▸ **Data**:
■ ■ ■ ■ ■
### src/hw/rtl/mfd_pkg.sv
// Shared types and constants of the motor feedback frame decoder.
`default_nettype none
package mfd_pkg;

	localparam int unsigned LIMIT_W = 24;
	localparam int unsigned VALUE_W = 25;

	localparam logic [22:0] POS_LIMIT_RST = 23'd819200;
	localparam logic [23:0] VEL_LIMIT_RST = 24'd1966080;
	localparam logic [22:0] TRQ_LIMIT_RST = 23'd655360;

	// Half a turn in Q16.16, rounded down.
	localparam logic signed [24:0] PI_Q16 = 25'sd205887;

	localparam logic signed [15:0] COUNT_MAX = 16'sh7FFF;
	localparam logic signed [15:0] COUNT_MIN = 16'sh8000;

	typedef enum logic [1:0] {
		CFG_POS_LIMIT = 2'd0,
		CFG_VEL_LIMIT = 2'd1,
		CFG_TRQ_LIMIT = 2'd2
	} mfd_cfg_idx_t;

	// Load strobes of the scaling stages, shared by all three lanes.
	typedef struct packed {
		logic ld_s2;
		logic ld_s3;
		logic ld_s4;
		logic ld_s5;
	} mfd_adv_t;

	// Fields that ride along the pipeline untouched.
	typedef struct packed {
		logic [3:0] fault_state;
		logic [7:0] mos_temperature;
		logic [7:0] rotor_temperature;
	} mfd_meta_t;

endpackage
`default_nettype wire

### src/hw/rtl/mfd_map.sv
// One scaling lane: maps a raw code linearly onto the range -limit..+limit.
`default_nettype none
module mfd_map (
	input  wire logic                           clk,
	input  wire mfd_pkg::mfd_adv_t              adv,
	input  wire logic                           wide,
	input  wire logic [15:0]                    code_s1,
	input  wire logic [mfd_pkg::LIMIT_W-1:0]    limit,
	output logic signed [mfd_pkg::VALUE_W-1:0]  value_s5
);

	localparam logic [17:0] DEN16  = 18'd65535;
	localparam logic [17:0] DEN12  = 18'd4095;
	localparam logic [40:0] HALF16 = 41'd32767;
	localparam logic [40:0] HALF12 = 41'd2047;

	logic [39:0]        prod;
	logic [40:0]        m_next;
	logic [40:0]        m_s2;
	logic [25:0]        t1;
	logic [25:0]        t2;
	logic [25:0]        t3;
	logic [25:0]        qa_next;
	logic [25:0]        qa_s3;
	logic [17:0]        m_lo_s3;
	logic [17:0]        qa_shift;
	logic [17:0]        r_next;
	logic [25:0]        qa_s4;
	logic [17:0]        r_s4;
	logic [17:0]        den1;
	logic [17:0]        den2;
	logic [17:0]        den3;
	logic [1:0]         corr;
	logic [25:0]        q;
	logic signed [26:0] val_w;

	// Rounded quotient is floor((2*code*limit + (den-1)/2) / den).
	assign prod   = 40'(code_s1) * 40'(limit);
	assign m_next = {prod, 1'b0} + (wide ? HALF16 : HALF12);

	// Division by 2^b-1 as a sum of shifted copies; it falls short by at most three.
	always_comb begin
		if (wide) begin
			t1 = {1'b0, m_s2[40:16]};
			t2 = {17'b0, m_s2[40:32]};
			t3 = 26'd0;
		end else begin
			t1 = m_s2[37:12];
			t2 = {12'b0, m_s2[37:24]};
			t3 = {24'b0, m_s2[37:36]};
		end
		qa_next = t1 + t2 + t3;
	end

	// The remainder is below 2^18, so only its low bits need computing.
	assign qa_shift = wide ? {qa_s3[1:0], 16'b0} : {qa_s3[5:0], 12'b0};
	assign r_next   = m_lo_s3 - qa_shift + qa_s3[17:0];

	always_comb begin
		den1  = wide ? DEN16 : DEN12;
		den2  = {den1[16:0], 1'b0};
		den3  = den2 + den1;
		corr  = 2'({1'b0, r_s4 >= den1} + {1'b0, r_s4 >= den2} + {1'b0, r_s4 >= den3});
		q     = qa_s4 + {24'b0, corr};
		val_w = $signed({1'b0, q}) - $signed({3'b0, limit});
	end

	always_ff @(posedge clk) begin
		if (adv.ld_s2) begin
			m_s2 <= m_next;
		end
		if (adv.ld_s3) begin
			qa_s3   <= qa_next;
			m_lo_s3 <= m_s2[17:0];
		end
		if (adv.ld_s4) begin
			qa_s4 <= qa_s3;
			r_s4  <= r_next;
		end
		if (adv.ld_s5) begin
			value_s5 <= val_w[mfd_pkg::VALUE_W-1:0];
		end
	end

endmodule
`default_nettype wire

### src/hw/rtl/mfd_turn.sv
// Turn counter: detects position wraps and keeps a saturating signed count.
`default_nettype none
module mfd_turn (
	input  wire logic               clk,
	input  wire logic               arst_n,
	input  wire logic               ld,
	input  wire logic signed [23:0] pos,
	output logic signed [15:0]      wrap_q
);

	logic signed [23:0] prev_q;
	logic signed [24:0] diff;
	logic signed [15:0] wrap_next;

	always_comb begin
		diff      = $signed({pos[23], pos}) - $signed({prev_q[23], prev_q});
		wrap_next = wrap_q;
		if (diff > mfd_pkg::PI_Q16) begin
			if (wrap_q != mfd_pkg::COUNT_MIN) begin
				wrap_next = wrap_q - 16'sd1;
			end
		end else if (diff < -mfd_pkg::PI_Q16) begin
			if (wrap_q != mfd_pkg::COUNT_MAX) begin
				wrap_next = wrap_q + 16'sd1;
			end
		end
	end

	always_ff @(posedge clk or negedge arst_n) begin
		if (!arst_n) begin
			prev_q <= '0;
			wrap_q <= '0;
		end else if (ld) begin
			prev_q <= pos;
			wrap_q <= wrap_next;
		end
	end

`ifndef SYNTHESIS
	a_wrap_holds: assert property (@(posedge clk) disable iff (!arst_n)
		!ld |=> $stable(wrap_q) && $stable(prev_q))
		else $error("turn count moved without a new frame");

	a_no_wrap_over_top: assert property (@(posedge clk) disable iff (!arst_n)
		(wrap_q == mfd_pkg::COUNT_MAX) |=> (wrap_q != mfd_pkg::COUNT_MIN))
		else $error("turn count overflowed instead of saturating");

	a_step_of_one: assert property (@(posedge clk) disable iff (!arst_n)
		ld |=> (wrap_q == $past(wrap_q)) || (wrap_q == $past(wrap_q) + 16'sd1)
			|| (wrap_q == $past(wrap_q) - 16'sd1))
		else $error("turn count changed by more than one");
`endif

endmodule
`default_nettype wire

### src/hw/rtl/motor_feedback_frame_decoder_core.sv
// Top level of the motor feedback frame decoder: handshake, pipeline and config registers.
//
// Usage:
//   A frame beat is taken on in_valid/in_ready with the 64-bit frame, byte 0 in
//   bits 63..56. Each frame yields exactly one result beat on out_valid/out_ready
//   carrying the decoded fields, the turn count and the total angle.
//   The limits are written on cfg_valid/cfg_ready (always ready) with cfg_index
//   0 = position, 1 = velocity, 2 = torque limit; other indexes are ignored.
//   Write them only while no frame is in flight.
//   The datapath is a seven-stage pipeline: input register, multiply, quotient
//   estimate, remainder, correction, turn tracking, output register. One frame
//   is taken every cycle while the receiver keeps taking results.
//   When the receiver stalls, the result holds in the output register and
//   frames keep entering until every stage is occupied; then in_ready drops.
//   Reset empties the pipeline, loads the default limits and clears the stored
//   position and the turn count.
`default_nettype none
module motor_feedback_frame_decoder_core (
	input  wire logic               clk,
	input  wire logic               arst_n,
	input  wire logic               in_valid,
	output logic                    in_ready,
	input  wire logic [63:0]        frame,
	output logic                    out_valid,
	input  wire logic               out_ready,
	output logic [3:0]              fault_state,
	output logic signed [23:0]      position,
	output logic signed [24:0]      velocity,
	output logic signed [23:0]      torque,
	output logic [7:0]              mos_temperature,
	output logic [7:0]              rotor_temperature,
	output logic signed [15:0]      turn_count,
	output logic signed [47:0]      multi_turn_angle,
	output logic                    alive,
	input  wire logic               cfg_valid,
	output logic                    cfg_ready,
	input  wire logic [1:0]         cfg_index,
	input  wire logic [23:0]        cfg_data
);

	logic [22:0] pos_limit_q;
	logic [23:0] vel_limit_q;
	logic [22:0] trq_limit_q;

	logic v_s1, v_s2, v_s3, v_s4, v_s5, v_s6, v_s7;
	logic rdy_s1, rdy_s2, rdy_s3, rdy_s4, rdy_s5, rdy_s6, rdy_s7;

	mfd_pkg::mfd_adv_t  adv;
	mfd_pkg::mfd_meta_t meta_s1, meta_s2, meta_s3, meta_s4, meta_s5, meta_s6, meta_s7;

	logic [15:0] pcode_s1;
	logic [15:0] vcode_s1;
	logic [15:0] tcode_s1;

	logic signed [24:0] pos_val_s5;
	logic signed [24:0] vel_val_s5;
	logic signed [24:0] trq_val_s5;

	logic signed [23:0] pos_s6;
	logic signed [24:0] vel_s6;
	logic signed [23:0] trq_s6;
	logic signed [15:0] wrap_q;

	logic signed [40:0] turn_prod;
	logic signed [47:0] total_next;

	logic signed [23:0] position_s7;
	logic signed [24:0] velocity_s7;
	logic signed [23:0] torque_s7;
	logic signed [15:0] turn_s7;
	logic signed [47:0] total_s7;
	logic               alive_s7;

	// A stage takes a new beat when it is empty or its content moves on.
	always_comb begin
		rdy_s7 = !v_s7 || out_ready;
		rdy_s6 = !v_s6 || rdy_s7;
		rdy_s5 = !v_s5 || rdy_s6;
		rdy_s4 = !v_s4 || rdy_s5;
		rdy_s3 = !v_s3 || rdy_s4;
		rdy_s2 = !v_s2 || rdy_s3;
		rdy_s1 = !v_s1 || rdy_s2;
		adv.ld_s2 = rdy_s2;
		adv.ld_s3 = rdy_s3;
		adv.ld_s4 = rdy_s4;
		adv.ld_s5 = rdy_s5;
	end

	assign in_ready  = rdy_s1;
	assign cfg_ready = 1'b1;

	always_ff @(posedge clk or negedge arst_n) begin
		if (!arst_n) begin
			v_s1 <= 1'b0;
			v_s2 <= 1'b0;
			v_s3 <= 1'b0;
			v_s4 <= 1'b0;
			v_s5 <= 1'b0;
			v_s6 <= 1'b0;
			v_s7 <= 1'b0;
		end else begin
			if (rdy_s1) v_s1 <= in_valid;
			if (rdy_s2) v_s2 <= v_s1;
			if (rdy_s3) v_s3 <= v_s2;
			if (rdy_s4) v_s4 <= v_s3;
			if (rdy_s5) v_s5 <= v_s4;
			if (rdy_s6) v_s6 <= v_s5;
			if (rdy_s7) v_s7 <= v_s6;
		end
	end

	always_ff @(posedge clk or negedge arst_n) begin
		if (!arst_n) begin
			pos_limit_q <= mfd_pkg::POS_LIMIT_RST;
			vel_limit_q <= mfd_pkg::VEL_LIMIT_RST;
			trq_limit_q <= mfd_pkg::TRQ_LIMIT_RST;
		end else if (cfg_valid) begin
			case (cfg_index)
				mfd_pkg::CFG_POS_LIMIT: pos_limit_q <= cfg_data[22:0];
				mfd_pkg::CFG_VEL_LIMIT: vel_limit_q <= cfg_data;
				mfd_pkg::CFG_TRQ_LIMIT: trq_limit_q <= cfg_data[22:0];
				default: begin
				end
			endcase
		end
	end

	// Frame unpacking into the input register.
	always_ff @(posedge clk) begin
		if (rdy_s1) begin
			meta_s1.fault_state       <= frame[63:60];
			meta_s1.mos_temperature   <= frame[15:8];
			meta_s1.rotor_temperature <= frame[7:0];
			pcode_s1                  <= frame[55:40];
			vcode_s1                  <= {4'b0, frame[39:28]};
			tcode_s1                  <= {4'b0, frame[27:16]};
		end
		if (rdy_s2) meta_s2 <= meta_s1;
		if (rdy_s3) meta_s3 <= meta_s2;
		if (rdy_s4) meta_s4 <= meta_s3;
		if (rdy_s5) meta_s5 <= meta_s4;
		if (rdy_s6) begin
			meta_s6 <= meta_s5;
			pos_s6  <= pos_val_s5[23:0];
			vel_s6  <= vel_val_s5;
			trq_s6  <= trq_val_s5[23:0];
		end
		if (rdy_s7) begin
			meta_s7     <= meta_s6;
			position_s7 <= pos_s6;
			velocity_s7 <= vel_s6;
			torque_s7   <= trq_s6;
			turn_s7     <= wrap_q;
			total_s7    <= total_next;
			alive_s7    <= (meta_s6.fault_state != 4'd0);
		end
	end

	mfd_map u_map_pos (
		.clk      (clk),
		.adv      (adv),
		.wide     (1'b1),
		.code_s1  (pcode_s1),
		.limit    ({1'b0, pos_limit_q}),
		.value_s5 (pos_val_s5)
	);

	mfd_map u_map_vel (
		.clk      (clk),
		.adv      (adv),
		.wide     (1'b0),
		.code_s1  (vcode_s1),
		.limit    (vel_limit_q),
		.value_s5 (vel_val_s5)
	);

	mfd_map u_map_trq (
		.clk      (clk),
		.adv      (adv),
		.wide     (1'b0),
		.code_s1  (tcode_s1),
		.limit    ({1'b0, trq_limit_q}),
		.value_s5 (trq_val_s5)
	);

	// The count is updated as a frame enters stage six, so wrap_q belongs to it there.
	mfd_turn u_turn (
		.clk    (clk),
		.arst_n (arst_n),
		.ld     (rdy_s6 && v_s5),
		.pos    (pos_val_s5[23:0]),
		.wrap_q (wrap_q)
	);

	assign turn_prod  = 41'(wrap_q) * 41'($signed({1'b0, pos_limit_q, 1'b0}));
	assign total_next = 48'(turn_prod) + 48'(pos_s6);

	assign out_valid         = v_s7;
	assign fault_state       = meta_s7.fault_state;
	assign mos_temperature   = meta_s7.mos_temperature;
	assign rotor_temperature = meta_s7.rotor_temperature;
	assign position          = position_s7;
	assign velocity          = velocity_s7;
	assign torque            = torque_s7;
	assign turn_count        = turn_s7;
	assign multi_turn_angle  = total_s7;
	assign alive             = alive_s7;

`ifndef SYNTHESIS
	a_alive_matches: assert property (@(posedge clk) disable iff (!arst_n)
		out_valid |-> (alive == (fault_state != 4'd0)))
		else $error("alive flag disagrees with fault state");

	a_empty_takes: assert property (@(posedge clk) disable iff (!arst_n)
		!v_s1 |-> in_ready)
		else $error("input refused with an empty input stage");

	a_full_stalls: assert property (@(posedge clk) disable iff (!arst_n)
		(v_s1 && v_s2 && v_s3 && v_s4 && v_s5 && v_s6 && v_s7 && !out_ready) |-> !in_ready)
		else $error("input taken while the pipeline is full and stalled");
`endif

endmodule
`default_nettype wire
■ ■ ■ ■ ■
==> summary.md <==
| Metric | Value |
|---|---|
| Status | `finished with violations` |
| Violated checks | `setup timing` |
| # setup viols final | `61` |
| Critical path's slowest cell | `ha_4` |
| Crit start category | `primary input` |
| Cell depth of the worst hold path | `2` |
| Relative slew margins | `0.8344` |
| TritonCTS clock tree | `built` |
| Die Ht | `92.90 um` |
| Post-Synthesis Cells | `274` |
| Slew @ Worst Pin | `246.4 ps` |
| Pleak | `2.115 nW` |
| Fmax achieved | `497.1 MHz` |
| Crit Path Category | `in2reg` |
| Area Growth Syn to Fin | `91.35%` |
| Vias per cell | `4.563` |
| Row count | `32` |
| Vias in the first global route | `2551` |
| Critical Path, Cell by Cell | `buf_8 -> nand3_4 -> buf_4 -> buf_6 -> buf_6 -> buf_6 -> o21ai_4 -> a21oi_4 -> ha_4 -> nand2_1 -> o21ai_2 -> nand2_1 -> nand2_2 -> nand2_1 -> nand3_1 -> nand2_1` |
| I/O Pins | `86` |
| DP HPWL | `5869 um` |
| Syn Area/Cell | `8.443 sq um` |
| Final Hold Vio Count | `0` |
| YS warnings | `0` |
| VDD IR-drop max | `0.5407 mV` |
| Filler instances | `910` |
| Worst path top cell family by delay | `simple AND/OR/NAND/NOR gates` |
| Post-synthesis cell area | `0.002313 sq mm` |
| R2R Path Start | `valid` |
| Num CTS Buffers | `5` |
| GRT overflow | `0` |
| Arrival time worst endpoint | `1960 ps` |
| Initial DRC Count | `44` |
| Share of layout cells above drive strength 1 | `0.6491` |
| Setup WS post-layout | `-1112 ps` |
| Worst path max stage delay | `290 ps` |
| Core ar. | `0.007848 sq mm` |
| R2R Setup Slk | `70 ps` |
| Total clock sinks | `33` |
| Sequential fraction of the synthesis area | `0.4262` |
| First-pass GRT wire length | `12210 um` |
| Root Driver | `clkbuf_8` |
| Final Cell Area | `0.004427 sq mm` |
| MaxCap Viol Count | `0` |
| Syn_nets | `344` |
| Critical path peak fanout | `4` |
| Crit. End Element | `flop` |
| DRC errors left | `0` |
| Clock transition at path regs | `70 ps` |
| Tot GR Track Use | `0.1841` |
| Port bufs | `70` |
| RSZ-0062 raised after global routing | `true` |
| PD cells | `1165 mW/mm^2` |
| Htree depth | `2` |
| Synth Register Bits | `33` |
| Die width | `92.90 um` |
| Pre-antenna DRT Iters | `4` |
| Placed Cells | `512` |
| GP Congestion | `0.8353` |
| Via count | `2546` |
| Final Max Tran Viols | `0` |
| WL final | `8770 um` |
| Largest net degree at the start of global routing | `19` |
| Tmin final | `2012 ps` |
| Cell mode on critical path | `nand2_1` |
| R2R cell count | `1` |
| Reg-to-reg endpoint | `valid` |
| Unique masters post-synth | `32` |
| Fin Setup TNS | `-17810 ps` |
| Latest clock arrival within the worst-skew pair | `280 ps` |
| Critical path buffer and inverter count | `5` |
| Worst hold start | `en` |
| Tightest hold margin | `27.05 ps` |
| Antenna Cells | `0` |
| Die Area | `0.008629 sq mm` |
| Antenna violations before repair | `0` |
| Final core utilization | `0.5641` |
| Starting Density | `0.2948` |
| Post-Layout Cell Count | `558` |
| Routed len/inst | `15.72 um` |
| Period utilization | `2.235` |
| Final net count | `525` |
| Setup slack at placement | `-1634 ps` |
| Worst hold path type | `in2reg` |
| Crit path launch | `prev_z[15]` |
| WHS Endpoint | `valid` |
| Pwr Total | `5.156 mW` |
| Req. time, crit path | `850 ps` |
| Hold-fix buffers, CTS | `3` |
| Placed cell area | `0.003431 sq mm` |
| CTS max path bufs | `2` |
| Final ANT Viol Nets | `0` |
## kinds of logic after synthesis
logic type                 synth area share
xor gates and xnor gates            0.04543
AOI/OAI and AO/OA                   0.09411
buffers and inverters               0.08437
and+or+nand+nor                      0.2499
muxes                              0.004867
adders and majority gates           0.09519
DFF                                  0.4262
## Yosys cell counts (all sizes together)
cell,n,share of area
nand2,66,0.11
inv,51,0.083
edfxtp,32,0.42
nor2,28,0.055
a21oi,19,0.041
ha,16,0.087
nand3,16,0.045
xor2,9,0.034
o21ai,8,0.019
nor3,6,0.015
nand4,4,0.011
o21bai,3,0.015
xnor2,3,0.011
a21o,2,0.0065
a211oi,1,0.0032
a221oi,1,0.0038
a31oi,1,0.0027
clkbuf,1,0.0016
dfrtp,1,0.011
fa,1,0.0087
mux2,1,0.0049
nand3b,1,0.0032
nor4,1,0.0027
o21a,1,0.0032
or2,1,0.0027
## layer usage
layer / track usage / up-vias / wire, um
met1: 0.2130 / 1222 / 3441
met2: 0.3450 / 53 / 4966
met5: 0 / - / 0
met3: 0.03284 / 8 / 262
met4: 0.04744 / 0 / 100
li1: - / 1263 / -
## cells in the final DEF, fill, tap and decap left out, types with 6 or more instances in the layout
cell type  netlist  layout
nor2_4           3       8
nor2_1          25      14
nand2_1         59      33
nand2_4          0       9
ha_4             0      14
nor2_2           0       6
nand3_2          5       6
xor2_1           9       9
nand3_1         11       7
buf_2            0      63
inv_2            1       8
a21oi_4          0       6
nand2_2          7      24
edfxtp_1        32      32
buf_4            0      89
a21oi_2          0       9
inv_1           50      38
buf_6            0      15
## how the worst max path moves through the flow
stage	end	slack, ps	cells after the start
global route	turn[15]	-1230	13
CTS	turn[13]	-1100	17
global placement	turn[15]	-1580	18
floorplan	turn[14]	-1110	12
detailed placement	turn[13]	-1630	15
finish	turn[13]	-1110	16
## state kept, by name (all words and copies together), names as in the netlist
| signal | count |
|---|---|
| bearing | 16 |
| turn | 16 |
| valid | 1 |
■ ■ ■ ■ ■
▸ **Activity**: All lines above from the line with "adders and majority" through the line with "met1: 0.2130 / 1222 / 3441", both included, are to be set down exactly, with nothing else.

▸ **Solution to this exercise**:
adders and majority gates           0.09519
DFF                                  0.4262
## Yosys cell counts (all sizes together)
cell,n,share of area
nand2,66,0.11
inv,51,0.083
edfxtp,32,0.42
nor2,28,0.055
a21oi,19,0.041
ha,16,0.087
nand3,16,0.045
xor2,9,0.034
o21ai,8,0.019
nor3,6,0.015
nand4,4,0.011
o21bai,3,0.015
xnor2,3,0.011
a21o,2,0.0065
a211oi,1,0.0032
a221oi,1,0.0038
a31oi,1,0.0027
clkbuf,1,0.0016
dfrtp,1,0.011
fa,1,0.0087
mux2,1,0.0049
nand3b,1,0.0032
nor4,1,0.0027
o21a,1,0.0032
or2,1,0.0027
## layer usage
layer / track usage / up-vias / wire, um
met1: 0.2130 / 1222 / 3441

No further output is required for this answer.